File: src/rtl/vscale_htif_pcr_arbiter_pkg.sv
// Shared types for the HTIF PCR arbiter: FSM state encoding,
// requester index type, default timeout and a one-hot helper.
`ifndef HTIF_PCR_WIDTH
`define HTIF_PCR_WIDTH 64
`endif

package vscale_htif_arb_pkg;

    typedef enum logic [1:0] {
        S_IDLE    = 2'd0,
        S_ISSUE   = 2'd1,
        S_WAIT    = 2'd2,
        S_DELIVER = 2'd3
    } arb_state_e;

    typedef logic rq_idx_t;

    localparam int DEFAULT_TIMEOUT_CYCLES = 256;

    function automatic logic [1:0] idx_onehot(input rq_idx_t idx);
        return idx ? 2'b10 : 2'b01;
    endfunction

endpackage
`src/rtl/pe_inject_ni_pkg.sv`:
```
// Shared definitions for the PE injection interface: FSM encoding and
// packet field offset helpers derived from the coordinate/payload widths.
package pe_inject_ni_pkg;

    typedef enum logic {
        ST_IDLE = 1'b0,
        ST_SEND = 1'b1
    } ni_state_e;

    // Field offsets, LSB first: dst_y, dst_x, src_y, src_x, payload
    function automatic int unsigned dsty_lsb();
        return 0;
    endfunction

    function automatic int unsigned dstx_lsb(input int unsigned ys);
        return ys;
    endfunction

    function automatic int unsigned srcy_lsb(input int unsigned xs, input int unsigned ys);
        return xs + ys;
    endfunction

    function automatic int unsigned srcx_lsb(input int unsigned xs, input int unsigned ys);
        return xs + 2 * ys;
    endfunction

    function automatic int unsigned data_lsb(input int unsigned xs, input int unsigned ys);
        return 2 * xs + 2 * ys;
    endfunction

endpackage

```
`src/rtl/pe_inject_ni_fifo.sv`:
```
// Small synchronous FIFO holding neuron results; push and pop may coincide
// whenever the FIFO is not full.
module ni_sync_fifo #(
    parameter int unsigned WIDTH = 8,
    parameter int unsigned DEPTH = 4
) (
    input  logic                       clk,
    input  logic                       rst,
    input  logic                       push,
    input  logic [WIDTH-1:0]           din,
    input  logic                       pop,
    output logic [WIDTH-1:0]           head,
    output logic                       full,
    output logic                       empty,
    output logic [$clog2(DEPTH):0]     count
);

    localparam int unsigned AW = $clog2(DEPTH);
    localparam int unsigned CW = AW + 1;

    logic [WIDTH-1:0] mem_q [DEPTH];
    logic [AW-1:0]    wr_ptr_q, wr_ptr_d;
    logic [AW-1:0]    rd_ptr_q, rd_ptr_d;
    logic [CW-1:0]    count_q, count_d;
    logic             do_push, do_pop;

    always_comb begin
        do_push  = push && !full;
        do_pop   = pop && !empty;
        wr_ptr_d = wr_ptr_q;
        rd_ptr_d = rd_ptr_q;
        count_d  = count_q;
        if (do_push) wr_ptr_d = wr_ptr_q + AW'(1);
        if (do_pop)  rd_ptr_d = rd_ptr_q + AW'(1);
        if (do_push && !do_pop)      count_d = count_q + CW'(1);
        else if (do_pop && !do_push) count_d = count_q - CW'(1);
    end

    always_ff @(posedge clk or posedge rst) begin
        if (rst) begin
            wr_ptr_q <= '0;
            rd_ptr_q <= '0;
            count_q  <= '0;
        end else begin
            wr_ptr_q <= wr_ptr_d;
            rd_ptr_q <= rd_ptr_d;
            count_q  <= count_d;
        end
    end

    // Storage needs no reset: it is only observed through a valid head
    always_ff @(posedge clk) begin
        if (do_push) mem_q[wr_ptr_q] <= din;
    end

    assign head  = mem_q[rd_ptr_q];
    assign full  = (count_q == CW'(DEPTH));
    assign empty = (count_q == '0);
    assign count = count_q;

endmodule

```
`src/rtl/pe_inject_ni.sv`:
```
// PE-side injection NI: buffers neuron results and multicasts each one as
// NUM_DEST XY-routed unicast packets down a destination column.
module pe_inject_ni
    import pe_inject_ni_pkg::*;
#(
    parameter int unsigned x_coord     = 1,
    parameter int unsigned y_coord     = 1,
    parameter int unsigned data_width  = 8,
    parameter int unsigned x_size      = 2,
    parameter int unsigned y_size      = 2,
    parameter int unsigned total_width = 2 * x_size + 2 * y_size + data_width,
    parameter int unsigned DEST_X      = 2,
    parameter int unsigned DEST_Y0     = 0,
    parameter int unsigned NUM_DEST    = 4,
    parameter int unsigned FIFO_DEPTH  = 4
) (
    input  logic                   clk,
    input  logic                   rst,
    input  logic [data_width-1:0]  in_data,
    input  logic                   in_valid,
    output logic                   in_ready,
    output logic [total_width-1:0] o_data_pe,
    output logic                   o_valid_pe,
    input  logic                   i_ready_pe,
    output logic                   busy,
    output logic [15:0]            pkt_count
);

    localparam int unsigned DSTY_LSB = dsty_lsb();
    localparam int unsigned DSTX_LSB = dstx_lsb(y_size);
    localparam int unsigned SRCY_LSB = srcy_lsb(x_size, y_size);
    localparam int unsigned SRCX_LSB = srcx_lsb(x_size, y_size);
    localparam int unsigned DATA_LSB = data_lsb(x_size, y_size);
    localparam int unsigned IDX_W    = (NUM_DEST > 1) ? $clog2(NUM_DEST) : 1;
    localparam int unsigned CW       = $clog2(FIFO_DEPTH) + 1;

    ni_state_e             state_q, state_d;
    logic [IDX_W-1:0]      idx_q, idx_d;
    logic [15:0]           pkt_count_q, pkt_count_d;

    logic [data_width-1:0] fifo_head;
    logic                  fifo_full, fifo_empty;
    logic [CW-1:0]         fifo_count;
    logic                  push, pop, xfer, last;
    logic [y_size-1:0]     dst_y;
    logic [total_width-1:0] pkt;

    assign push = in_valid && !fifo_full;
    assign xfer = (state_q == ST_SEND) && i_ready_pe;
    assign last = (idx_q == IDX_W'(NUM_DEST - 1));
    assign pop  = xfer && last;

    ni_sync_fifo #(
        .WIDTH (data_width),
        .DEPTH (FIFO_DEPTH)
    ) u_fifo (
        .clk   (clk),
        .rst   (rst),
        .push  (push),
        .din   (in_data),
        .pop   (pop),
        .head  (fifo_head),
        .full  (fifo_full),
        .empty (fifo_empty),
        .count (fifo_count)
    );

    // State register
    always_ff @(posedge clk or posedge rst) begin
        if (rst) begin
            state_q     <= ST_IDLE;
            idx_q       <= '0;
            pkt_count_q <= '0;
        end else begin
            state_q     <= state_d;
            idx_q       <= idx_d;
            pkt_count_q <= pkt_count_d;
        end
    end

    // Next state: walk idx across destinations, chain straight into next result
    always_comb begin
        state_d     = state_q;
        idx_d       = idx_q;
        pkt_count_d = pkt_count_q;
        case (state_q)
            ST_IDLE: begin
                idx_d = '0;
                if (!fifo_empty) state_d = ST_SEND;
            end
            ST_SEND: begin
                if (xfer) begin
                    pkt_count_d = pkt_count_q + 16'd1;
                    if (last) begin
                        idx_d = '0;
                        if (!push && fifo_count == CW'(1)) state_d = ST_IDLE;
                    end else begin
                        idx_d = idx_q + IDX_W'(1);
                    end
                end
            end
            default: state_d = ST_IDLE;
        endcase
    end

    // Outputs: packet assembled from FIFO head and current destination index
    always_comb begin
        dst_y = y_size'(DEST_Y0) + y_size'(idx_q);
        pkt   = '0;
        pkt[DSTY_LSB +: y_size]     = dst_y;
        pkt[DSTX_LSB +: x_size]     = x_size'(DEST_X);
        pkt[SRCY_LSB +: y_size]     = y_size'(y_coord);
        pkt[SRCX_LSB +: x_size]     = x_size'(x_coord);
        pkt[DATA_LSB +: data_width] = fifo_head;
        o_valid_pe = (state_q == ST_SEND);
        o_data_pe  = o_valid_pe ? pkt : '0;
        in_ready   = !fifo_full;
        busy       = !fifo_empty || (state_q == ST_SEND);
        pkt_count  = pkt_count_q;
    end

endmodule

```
* * *
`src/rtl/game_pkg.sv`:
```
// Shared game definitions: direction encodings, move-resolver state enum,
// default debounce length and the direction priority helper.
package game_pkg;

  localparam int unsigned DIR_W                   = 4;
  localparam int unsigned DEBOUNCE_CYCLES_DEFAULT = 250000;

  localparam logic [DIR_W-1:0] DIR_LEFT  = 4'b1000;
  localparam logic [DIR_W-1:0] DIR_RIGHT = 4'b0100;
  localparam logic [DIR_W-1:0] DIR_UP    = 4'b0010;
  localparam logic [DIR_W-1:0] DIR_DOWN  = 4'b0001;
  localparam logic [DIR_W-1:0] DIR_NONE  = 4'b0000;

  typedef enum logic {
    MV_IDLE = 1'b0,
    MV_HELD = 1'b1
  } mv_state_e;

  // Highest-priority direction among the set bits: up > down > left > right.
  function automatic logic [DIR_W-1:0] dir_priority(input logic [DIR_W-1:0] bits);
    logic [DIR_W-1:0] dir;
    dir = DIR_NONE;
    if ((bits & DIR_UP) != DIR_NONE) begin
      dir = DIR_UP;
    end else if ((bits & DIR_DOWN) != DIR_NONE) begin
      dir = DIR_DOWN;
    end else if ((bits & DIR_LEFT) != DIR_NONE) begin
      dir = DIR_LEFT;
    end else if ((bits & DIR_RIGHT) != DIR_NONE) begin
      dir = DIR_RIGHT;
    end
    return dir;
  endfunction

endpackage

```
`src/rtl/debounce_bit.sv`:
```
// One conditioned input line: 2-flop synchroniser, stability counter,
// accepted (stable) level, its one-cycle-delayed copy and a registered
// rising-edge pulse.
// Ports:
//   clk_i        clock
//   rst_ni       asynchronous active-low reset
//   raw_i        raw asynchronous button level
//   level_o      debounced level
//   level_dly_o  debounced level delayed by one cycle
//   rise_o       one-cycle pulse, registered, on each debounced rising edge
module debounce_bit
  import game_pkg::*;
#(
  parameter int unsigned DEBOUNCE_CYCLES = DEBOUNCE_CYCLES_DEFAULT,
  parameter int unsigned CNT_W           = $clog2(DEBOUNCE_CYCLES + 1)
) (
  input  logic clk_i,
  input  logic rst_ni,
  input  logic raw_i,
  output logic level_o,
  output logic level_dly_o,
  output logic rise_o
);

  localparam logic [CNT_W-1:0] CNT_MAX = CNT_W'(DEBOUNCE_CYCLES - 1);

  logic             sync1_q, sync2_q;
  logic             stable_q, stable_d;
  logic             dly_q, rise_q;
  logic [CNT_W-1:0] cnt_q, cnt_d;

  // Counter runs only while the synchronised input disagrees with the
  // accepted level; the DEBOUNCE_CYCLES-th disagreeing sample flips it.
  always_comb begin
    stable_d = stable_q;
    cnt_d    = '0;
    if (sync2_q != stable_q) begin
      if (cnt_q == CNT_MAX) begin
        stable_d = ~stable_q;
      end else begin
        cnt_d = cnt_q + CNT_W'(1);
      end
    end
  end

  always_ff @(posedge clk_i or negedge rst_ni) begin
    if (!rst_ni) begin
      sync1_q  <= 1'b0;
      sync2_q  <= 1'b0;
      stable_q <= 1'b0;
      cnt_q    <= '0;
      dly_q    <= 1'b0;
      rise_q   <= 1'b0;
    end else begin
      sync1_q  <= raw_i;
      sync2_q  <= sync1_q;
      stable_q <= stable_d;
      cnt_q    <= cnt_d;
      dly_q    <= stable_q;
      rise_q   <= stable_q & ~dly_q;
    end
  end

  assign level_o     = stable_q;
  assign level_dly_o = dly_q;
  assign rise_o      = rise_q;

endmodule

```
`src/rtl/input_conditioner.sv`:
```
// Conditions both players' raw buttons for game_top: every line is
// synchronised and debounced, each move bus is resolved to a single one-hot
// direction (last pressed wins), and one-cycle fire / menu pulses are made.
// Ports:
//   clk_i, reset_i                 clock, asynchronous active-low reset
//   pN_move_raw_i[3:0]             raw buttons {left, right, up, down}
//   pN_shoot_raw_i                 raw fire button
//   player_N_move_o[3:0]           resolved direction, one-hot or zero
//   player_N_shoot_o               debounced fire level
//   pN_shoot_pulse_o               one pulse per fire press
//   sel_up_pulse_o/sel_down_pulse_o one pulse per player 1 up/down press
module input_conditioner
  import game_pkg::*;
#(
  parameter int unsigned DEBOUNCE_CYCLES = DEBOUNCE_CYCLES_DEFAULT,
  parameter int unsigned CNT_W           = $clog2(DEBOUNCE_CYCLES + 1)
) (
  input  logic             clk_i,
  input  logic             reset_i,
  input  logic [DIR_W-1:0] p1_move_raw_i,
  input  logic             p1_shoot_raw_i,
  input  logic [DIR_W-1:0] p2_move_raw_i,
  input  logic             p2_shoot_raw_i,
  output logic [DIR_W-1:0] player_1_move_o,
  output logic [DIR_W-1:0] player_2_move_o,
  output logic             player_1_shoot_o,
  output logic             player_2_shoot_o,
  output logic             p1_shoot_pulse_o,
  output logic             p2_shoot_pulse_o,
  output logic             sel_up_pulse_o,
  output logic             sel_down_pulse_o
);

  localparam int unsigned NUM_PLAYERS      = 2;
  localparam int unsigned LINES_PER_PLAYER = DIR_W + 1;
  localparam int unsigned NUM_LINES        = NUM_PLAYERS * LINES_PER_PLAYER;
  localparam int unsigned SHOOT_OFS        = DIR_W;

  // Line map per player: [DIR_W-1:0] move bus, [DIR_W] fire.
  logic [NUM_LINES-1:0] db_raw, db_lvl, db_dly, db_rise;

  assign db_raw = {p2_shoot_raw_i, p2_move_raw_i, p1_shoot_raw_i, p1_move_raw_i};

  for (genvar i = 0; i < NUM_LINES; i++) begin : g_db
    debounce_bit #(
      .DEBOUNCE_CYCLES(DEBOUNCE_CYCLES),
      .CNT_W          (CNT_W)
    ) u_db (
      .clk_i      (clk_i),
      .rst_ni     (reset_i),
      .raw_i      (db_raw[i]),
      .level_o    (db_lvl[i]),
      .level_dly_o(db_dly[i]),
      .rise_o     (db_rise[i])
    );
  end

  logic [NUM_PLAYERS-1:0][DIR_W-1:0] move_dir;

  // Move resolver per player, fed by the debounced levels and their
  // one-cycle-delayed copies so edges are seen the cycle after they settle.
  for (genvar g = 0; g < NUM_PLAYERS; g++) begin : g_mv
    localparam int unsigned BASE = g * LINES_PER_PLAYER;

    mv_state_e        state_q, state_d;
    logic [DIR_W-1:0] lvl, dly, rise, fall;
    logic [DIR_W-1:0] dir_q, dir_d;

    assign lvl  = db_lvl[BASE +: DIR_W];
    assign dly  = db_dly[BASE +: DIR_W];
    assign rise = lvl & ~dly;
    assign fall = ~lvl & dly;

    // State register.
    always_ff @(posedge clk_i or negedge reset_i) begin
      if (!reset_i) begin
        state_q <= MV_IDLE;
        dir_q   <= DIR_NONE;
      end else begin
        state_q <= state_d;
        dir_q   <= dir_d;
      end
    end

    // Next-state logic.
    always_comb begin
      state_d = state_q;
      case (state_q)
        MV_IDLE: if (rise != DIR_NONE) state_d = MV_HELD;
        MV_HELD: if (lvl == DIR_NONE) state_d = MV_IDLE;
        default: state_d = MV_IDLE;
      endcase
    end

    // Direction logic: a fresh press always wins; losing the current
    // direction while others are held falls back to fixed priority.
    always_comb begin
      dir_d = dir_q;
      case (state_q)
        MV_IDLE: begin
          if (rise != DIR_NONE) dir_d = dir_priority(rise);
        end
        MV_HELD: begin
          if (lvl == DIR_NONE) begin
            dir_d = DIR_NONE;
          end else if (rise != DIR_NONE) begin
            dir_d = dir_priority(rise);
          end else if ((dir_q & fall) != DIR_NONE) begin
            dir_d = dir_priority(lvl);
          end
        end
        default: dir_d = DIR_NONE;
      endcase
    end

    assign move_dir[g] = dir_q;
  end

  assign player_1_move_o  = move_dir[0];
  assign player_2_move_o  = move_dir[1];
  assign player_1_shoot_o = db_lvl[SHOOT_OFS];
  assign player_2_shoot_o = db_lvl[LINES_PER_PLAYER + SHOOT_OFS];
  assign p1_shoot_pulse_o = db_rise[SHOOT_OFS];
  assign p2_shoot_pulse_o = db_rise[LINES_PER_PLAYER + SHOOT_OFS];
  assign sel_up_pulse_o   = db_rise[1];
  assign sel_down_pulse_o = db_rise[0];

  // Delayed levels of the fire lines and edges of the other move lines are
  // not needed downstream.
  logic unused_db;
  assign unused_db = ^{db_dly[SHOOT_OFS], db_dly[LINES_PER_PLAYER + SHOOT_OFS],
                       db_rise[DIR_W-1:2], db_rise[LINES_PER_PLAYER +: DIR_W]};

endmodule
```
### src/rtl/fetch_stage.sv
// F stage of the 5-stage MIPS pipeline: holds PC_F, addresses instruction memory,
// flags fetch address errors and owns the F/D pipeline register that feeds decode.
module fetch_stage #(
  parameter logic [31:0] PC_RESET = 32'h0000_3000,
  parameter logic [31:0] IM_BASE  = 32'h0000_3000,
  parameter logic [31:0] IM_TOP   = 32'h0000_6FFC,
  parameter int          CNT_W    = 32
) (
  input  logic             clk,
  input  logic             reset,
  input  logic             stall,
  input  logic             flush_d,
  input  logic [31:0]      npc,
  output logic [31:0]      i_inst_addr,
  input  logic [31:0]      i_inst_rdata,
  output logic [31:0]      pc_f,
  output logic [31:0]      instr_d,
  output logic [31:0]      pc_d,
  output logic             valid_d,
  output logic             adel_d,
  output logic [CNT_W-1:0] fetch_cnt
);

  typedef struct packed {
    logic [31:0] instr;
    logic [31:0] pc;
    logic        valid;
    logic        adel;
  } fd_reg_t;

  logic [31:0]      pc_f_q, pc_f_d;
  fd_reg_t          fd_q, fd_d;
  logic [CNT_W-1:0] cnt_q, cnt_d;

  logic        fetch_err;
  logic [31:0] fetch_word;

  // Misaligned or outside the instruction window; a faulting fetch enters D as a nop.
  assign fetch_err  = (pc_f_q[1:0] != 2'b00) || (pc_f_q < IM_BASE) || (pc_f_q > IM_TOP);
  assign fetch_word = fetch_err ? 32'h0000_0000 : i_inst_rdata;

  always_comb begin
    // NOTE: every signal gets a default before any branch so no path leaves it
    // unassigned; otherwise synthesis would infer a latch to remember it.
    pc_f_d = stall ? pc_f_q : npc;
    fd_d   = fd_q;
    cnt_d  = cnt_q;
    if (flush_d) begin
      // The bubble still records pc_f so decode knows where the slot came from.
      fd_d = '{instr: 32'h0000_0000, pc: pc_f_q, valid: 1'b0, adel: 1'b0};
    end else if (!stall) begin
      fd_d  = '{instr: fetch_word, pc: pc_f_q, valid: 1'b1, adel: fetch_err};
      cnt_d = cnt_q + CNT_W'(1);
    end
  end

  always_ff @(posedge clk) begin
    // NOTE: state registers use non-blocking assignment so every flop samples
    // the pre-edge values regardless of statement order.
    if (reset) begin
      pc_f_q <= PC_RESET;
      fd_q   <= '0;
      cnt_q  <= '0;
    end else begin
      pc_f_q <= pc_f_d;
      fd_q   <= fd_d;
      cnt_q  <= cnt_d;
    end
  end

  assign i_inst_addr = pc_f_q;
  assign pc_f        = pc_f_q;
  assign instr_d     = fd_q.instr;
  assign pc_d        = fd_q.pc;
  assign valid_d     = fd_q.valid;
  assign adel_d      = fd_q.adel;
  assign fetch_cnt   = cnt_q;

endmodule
* * *
■ WORK INSTRUCTIONS:
A verbatim transcription is needed of the lines above, starting at the line with "### src/rtl/fetch_stage.sv" and ending at the line with "logic [31:0] fetch_word;", both included, and of nothing else.

■ RESULT:
### src/rtl/fetch_stage.sv
// F stage of the 5-stage MIPS pipeline: holds PC_F, addresses instruction memory,
// flags fetch address errors and owns the F/D pipeline register that feeds decode.
module fetch_stage #(
  parameter logic [31:0] PC_RESET = 32'h0000_3000,
  parameter logic [31:0] IM_BASE  = 32'h0000_3000,
  parameter logic [31:0] IM_TOP   = 32'h0000_6FFC,
  parameter int          CNT_W    = 32
) (
  input  logic             clk,
  input  logic             reset,
  input  logic             stall,
  input  logic             flush_d,
  input  logic [31:0]      npc,
  output logic [31:0]      i_inst_addr,
  input  logic [31:0]      i_inst_rdata,
  output logic [31:0]      pc_f,
  output logic [31:0]      instr_d,
  output logic [31:0]      pc_d,
  output logic             valid_d,
  output logic             adel_d,
  output logic [CNT_W-1:0] fetch_cnt
);

  typedef struct packed {
    logic [31:0] instr;
    logic [31:0] pc;
    logic        valid;
    logic        adel;
  } fd_reg_t;

  logic [31:0]      pc_f_q, pc_f_d;
  fd_reg_t          fd_q, fd_d;
  logic [CNT_W-1:0] cnt_q, cnt_d;

  logic        fetch_err;
  logic [31:0] fetch_word;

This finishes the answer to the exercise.